World leaders past and present are paying tribute to former Soviet President Mikhail Gorbachev, who died Tuesday at the age of 91.
“Mikhail Gorbachev was a man of remarkable vision,” President Biden said in a statement. His radical reforms “were the acts of a rare leader – one with the imagination to see that a different future was possible and the courage to risk his entire career to achieve it.”
French President Emmanuel Macron also offered his condolences, describing Gorbachev as “a man of peace whose choices opened up a path of liberty for Russians.” And British Prime Minister Boris Johnson chimed in, as well, noting how “in a time of Putin’s aggression in Ukraine, [Gorbachev’s] tireless commitment to opening up Soviet society remains an example to us all.”
Japanese Prime Minister Fumio Kishida, whose family hails from Hiroshima (as noted by The Washington Post), celebrated Gorbachev’s role in “overcoming a post-World War II division in Europe and the East-West confrontation,” while German Chancellor Olaf Scholz remembered him as a “courageous reformer and a statesman who dared to do many things.”

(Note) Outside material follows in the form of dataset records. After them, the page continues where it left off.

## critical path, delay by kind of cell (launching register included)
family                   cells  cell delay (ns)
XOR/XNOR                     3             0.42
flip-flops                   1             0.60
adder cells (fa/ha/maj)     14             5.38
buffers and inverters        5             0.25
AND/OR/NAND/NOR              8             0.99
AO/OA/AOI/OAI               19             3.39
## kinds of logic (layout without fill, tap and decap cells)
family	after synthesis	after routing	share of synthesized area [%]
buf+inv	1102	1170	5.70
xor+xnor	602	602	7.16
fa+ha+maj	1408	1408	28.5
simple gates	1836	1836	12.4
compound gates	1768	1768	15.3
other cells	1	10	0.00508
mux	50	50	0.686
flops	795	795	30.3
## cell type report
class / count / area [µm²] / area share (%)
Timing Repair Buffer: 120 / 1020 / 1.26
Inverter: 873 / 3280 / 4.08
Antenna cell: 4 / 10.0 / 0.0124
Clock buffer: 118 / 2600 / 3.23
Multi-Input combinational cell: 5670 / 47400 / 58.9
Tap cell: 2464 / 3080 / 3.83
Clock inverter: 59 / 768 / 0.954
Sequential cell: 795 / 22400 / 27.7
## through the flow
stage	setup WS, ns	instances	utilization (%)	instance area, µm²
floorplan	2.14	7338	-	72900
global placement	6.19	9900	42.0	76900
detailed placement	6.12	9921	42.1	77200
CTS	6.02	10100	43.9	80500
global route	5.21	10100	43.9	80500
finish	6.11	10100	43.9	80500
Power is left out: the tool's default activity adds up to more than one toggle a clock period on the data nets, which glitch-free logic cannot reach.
--- config.mk ---
export PLATFORM = sky130hd
export DESIGN_NAME = lfla_ram
export DESIGN_NICKNAME = d
export VERILOG_FILES = /design/src/rtl/assert_macros.svh /design/src/rtl/lfla_ram.sv
export SDC_FILE = /design/constraint.sdc
export NUM_CORES = 1
export LEC_CHECK = 0
export ABC_AREA = 1
export ABC_CLOCK_PERIOD_IN_PS = 6070
export BUFFER_PORTS_ARGS = -buffer_cell sky130_fd_sc_hd__buf_4
export CORE_UTILIZATION = 30
export CTS_BUF_LIST = sky130_fd_sc_hd__clkbuf_4 sky130_fd_sc_hd__clkbuf_8
export CTS_CLUSTER_DIAMETER = 30
export DETAILED_ROUTE_END_ITERATION = 8
export GPL_TIMING_DRIVEN = 0
export PLACE_DENSITY_LB_ADDON = 0.2
export SLEW_MARGIN = 40
export SYNTH_ARGS = -nofsm -noshare
export SYNTH_HDL_FRONTEND = slang
export SYNTH_SLANG_ARGS = --single-unit
--- constraint.sdc ---
create_clock -name i_clk -period 6.07 [get_ports i_clk]
set_input_delay 0.3035 -clock i_clk [delete_from_list [all_inputs] [get_ports i_clk]]
set_output_delay 0.3035 -clock i_clk [all_outputs]
set_load 0.005 [all_outputs]
--- src/rtl/assert_macros.svh ---
// Assertion helpers shared by the allocator unit and the divider.
`ifndef ASSERT_MACROS_SVH
`define ASSERT_MACROS_SVH

// Property that must hold at every clock edge out of reset.
`define LFLA_CHECK(lbl, clk, rst_n, prop, msg) \
    lbl: assert property (@(posedge clk) disable iff (!rst_n) prop) else $error(msg);

// Condition that must never be seen at a clock edge out of reset.
`define LFLA_NEVER(lbl, clk, rst_n, expr, msg) \
    lbl: assert property (@(posedge clk) disable iff (!rst_n) !(expr)) else $error(msg);

`endif

--- src/rtl/lfla_ram.sv ---
`default_nettype none

module lfla_ram #(
    parameter int WIDTH = 64,
    parameter int DEPTH = 16
) (
    input  wire logic                                     i_clk,
    input  wire logic                                     i_we,
    input  wire logic [((DEPTH > 1) ? $clog2(DEPTH) : 1)-1:0] i_waddr,
    input  wire logic [WIDTH-1:0]                         i_wdata,
    input  wire logic [((DEPTH > 1) ? $clog2(DEPTH) : 1)-1:0] i_raddr,
    output logic      [WIDTH-1:0]                         o_rdata
);

    logic [WIDTH-1:0] r_mem [DEPTH];
    logic [WIDTH-1:0] r_rdata;

    always_ff @(posedge i_clk) begin
        if (i_we) begin
            r_mem[i_waddr] <= i_wdata;
        end
        r_rdata <= r_mem[i_raddr];
    end

    assign o_rdata = r_rdata;

endmodule

`default_nettype wire

==> flow_metrics.env <==
export IMPL_outcome="finished clean"
export IMPL_p_leak_nw=24.6
export IMPL_layout_cells_non_filler=7025
export IMPL_endpoint="r_mem[6][17]"
export IMPL_via_count=31500
export IMPL_dieArea_um2=153000
export IMPL_rows=142
export IMPL_cts_setup_buffers=0
export IMPL_fin_crit_sh=0.341
export IMPL_critPathLaunchType="primary input"
export IMPL_holdWs_ns=0.0995
export IMPL_grtUsageTotal=0.198
export IMPL_post_drt_wl_per_cell_um=21.6
export IMPL_worstSetupPathType="primary input to register"
export IMPL_htreeDepth=5
export IMPL_cts_made_buffers=293
export IMPL_rr_worst_depth=6
export IMPL_post_route_drc_count=0
export IMPL_design_area_um2=57400
export IMPL_min_period_ns=2.07
export IMPL_routed_wl_um=152000
export IMPL_grt_start_max_net_pins=17
export IMPL_clkLatencyLatePin_ns=1.00
export IMPL_clk_path_buf_depth=4
export IMPL_cts_root_buffer="clkbuf_8"
export IMPL_grt_pass1_wl_um=213000
export IMPL_grt_pass1_vias=30600
export IMPL_syn_inst=4210
export IMPL_cts_tree="yes"
export IMPL_slew_viol_final=0
export IMPL_rrSetupSlack_ns=4.83
export IMPL_seq_area_um2=32000
export IMPL_r2r_start="r_mem[7][1]"
export IMPL_endpoint_kind="register"
export IMPL_fin_worst_skew_ns=0.0665
export IMPL_power_per_cell_area_nw_per_um2=336
export IMPL_finalSetupViolations=0
export IMPL_ys_ff_latch=1088
export IMPL_fmax_mhz=483
export IMPL_syn_area_per_cell_um2=10.8
export IMPL_mostFrequentLayoutCells="1349 x nand2_1, 1024 x edfxtp_1, 771 x inv_1"
export IMPL_place_area_um2=50800
export IMPL_total_power_mw=19.3
export IMPL_synth_yosys_seq_area_share=0.707
export IMPL_nNetsFinal=4872
export IMPL_ant_nets=0
export IMPL_cp_startpoint="i_waddr[0]"
export IMPL_dp_hpwl_um=99500
export IMPL_ys_warn_count=0
export IMPL_io_pins=138
export IMPL_antenna_found_initial=13
export IMPL_rsz0062_at_grt="no"
export IMPL_r2r_end="o_rdata[1]"
export IMPL_cts_resized=0
export IMPL_die_y_um=391
export IMPL_initialDrtViolationCount=3071
export IMPL_cp_required_ns=6.76
export IMPL_first_pass_iters=6
export IMPL_initial_utilization=0.302
export IMPL_syn_cell_area_um2=45300
export IMPL_synth_distinct_cells=15
export IMPL_cp_max_fo=4
export IMPL_hold_viol=0
export IMPL_multiInputGateArea_um2=9110
export IMPL_placed_cells=6450
export IMPL_tightest_slew_ns=0.917
export IMPL_overflow=0
export IMPL_area_delta_synth_final_pct=26.7
export IMPL_clk_pin_slew_ns=0.05
export IMPL_final_common_cell="nand2_1"
export IMPL_cts_sinks=1088
export IMPL_dieWidth_um=391
export IMPL_fillers=14600
export IMPL_routed_via_density=4.49
export IMPL_syn_nets=4284
export IMPL_drive_gt1_frac=0.180
export IMPL_setup_tns_ns=0
export IMPL_cp_arrival_ns=2.76
export IMPL_globalplace_congestion=0.791
export IMPL_relSlewSlack=0.388
export IMPL_hold_path_class="primary input to register"
export IMPL_drv_cap=0
export IMPL_ir_worst_vdd_mv=0.177
export IMPL_coreArea_um2=150000
export IMPL_io_buffers=135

Ex-German Chancellor Angela Merkel, meanwhile, who grew up in East Germany, hailed the Cold War-ending leader as a “unique world politician” who “fundamentally changed my life.”
But perhaps no reaction was more notable than that of Russian President Vladimir Putin, who, in a brief message addressed to Gorbachev’s “relatives and friends,” described his compatriot as a “politician and statesman who had a huge impact on the course of world history.”